▸ Instructions for the task
Each line below from the one containing "dbg_rdata_q <= '0;" through the one containing "gnt_dbg : last_dbg_q;" is to be given again exactly, and no line outside that span.

[Records for this exercise]

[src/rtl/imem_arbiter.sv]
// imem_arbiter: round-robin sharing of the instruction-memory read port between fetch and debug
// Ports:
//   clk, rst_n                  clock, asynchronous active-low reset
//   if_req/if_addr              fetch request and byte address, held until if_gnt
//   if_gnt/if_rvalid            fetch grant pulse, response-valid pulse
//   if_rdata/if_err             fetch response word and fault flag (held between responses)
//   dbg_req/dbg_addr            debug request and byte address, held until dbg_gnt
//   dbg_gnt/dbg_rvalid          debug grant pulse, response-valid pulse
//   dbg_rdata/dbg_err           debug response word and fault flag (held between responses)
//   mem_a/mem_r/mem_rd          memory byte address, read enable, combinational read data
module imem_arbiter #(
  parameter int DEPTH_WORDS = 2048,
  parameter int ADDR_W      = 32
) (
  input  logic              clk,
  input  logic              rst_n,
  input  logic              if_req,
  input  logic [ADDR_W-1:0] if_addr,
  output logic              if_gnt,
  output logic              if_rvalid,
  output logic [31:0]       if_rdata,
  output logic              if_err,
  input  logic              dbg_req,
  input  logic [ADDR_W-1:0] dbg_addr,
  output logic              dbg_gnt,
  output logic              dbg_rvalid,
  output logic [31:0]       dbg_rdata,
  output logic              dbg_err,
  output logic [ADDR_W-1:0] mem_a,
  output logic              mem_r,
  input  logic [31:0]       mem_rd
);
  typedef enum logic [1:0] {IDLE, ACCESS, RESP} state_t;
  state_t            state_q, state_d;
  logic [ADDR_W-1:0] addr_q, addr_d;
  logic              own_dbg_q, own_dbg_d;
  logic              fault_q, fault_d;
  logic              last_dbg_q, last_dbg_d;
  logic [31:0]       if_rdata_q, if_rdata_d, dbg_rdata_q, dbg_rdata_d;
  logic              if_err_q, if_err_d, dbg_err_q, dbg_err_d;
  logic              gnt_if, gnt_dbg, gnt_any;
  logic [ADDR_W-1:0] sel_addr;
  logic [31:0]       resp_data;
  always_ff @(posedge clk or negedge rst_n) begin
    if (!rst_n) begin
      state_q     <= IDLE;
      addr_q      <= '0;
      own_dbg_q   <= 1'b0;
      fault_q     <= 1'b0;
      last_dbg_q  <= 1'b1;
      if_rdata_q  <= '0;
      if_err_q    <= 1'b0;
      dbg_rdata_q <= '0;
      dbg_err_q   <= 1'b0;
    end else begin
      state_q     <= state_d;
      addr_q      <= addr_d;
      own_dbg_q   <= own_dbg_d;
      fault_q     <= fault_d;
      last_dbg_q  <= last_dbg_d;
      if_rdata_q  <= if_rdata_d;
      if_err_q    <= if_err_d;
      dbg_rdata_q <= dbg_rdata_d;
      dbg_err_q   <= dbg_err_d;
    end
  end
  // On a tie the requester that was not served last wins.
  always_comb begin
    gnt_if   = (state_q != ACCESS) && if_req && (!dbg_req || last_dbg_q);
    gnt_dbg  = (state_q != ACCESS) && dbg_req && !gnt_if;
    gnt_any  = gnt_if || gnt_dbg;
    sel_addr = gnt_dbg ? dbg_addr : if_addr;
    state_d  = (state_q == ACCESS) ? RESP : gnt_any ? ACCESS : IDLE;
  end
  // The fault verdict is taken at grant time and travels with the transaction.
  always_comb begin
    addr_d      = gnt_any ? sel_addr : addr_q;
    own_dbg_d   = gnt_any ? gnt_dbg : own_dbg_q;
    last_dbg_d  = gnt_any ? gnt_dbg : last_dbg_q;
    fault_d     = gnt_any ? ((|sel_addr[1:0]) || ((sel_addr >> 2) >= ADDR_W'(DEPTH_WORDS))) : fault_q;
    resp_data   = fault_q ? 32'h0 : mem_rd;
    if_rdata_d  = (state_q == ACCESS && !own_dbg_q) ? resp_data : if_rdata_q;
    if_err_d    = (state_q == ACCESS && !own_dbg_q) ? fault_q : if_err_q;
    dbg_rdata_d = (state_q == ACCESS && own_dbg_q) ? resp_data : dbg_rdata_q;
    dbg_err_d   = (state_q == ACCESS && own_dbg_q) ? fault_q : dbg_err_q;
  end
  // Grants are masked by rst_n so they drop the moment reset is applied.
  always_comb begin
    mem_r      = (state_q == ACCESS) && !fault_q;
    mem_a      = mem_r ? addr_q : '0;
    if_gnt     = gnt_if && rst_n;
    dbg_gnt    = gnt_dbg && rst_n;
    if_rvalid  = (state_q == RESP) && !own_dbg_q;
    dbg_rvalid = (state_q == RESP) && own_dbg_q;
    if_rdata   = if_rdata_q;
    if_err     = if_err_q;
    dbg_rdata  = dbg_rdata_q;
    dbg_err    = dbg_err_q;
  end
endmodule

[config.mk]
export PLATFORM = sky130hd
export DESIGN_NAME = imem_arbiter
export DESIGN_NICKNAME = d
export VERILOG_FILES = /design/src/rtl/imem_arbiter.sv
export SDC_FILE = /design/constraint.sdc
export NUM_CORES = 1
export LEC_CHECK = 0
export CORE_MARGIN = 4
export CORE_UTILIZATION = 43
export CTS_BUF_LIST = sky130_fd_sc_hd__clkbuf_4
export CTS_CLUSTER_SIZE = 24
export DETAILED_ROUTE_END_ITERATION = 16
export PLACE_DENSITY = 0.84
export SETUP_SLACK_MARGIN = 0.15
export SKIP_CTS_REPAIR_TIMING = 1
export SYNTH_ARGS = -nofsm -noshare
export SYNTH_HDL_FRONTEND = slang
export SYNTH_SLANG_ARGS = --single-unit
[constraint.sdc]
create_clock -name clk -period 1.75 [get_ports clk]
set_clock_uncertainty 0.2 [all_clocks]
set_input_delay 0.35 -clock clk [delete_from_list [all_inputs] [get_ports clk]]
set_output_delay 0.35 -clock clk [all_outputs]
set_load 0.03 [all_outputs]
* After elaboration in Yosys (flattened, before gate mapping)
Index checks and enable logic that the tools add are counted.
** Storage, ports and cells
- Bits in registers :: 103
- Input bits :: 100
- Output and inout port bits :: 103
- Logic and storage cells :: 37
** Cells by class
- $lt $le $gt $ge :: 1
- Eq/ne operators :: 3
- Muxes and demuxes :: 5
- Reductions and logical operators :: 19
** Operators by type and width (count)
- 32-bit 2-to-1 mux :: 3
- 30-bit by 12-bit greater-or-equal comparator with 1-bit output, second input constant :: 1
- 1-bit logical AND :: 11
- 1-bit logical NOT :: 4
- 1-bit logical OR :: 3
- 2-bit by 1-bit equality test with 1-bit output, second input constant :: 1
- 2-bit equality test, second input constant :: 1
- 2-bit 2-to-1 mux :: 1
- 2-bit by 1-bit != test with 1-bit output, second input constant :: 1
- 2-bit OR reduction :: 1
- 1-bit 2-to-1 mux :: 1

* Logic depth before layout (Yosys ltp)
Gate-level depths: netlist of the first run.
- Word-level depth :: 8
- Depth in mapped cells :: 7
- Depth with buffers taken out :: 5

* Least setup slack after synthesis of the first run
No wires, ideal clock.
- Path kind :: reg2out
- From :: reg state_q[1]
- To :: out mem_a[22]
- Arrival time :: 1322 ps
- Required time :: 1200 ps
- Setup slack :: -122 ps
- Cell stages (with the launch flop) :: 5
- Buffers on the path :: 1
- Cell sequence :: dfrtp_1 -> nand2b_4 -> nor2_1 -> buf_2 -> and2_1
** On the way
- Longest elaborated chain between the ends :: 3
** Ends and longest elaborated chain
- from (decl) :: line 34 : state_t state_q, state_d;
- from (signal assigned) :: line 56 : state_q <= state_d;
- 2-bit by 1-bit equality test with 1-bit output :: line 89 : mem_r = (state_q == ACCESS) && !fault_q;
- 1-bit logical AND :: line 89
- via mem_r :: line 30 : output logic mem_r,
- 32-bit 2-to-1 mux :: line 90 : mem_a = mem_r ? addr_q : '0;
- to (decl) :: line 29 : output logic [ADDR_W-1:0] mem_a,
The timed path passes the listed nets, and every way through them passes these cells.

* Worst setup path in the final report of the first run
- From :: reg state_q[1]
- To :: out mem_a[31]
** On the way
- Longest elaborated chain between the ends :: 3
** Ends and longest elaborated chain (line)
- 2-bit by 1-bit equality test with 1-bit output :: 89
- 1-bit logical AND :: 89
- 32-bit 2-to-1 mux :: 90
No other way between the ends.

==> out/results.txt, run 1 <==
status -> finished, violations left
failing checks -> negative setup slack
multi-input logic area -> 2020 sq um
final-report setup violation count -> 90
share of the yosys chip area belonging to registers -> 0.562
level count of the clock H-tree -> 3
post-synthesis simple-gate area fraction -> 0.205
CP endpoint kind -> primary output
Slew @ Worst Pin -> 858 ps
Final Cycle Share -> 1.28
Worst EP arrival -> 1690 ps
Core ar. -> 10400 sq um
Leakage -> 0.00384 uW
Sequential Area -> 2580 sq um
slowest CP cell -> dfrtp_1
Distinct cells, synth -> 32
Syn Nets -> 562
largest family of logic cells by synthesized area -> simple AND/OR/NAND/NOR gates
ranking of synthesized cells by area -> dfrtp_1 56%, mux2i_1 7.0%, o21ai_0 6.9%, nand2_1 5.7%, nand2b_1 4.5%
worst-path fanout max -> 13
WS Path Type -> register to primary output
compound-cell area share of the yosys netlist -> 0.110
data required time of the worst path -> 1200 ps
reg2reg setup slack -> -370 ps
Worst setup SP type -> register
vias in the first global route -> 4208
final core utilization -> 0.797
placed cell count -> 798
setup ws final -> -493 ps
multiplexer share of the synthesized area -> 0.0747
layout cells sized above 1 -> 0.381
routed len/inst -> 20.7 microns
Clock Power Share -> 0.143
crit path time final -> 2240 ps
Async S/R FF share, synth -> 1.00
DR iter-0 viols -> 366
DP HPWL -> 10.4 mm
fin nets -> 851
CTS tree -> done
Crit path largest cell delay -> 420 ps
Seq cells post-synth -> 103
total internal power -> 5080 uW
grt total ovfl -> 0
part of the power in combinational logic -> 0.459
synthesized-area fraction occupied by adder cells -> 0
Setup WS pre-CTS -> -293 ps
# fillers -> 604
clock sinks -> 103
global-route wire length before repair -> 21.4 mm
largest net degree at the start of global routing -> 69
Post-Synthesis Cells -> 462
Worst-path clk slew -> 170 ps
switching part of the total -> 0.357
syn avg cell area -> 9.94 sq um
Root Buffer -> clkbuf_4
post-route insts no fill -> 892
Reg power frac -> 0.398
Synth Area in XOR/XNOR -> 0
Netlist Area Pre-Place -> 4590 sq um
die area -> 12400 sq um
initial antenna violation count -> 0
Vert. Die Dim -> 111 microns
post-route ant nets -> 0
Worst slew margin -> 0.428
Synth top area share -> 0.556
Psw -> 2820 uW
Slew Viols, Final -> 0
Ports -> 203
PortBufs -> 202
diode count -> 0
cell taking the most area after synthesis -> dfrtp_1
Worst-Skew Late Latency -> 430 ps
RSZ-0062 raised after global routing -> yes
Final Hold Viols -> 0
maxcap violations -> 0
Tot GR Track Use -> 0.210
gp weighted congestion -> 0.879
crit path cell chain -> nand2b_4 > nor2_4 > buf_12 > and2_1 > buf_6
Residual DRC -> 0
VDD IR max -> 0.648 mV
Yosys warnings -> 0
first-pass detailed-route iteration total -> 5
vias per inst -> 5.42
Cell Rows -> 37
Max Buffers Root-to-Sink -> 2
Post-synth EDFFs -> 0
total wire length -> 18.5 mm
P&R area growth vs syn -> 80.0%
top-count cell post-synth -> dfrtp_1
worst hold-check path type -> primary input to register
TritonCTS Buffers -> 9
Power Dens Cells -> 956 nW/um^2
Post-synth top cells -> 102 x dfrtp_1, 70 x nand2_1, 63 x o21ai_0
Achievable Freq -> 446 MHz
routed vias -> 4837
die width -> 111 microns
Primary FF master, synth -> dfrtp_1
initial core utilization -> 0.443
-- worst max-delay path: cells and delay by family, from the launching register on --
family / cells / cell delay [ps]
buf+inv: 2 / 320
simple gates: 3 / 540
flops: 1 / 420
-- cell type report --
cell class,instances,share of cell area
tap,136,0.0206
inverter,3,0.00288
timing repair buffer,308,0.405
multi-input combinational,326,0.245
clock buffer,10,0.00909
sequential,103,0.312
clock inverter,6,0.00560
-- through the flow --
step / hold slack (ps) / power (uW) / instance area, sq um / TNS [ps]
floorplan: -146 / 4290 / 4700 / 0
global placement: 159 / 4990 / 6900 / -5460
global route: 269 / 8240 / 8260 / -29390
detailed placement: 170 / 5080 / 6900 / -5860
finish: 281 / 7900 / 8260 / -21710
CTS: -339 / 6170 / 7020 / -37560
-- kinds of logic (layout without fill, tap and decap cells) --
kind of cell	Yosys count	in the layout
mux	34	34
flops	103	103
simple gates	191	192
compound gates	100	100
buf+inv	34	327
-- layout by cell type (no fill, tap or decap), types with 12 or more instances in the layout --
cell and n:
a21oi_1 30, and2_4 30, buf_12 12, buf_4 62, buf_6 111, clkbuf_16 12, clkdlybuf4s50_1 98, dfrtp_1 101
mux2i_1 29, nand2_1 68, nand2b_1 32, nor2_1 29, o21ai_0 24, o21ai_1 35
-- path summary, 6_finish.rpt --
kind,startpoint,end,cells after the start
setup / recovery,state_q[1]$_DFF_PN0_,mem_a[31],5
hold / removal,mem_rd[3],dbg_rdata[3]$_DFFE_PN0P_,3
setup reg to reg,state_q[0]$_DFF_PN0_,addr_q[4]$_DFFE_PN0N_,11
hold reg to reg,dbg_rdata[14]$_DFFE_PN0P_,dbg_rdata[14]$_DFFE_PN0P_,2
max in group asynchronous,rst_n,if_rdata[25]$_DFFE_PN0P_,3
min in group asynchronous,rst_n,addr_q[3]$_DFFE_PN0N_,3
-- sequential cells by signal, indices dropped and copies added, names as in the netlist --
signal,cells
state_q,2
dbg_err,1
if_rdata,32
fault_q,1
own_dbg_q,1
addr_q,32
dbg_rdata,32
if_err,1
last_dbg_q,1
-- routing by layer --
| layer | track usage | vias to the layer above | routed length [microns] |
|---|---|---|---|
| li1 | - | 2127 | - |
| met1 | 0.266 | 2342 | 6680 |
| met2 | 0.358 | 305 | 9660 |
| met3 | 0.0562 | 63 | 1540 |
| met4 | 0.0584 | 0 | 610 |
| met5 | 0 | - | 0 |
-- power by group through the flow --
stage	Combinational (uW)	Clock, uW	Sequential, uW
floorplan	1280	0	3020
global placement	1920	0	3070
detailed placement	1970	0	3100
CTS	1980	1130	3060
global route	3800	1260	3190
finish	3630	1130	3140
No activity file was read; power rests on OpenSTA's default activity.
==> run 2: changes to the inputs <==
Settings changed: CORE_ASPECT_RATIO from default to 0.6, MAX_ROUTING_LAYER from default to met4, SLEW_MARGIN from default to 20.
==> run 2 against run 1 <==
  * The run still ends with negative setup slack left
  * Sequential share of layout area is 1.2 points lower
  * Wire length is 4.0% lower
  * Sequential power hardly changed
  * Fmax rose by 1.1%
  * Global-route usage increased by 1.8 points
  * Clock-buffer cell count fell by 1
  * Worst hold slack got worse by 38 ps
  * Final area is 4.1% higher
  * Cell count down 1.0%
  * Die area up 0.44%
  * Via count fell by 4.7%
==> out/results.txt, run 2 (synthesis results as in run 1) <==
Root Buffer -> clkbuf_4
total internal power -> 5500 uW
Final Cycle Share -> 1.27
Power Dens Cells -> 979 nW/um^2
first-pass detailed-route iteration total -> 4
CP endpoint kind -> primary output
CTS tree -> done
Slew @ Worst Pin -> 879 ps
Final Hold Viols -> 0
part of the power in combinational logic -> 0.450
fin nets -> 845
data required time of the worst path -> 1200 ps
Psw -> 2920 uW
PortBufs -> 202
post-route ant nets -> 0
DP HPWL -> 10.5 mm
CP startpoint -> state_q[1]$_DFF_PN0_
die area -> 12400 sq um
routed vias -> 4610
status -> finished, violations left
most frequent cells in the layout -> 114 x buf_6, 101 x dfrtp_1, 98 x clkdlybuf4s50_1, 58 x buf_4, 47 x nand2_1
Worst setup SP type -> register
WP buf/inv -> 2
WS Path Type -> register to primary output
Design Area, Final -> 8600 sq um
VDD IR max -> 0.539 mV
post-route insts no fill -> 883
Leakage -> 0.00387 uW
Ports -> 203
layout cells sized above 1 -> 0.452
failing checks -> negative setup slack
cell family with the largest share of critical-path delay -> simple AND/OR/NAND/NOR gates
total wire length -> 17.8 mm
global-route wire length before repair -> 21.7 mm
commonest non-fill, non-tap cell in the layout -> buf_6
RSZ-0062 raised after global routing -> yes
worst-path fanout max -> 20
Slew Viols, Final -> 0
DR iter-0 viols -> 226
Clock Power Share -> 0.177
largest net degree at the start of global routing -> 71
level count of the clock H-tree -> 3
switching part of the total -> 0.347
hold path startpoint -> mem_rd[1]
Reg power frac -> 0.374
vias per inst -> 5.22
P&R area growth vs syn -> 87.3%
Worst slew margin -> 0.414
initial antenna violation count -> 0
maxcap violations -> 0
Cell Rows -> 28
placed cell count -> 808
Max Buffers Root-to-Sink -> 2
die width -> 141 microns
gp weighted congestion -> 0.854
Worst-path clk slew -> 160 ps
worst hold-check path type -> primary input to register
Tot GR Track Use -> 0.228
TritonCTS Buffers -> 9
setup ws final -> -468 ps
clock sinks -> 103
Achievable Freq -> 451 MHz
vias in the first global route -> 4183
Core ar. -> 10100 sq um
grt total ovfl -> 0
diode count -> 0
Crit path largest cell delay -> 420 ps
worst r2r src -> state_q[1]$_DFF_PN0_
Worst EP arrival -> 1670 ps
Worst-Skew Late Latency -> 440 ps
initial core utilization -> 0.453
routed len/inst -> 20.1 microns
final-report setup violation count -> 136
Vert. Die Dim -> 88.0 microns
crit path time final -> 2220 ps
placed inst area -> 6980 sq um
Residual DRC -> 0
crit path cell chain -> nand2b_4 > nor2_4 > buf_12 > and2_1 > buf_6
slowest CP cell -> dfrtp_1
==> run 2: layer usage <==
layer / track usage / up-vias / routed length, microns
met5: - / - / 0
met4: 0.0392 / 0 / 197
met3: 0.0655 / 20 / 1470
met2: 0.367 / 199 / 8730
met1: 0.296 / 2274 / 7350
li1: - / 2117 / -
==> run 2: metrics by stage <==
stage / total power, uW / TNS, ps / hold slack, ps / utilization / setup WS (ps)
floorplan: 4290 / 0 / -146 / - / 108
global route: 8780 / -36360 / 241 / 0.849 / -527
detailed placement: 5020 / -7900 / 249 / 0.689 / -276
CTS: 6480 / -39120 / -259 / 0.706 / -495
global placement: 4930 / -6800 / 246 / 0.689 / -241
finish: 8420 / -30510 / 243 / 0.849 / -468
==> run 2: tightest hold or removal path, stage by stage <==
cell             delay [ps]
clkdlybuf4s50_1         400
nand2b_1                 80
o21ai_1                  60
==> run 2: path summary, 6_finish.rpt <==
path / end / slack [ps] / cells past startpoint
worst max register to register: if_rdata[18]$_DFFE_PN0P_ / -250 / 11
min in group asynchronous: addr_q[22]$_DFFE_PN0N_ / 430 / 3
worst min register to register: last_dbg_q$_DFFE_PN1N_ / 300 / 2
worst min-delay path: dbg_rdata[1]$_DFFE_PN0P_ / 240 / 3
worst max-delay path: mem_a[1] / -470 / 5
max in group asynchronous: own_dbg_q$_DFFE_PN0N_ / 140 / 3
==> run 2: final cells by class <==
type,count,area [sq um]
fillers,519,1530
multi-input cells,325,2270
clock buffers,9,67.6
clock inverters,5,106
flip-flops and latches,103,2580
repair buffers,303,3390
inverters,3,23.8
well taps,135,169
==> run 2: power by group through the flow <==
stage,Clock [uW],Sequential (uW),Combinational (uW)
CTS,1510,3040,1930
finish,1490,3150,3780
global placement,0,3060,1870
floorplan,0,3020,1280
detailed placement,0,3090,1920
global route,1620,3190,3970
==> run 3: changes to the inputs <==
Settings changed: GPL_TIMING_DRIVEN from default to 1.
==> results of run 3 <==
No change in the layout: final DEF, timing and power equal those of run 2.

[/Records for this exercise]

▸ Written response
      dbg_rdata_q <= '0;
      dbg_err_q   <= 1'b0;
    end else begin
      state_q     <= state_d;
      addr_q      <= addr_d;
      own_dbg_q   <= own_dbg_d;
      fault_q     <= fault_d;
      last_dbg_q  <= last_dbg_d;
      if_rdata_q  <= if_rdata_d;
      if_err_q    <= if_err_d;
      dbg_rdata_q <= dbg_rdata_d;
      dbg_err_q   <= dbg_err_d;
    end
  end
  // On a tie the requester that was not served last wins.
  always_comb begin
    gnt_if   = (state_q != ACCESS) && if_req && (!dbg_req || last_dbg_q);
    gnt_dbg  = (state_q != ACCESS) && dbg_req && !gnt_if;
    gnt_any  = gnt_if || gnt_dbg;
    sel_addr = gnt_dbg ? dbg_addr : if_addr;
    state_d  = (state_q == ACCESS) ? RESP : gnt_any ? ACCESS : IDLE;
  end
  // The fault verdict is taken at grant time and travels with the transaction.
  always_comb begin
    addr_d      = gnt_any ? sel_addr : addr_q;
    own_dbg_d   = gnt_any ? gnt_dbg : own_dbg_q;
    last_dbg_d  = gnt_any ? gnt_dbg : last_dbg_q;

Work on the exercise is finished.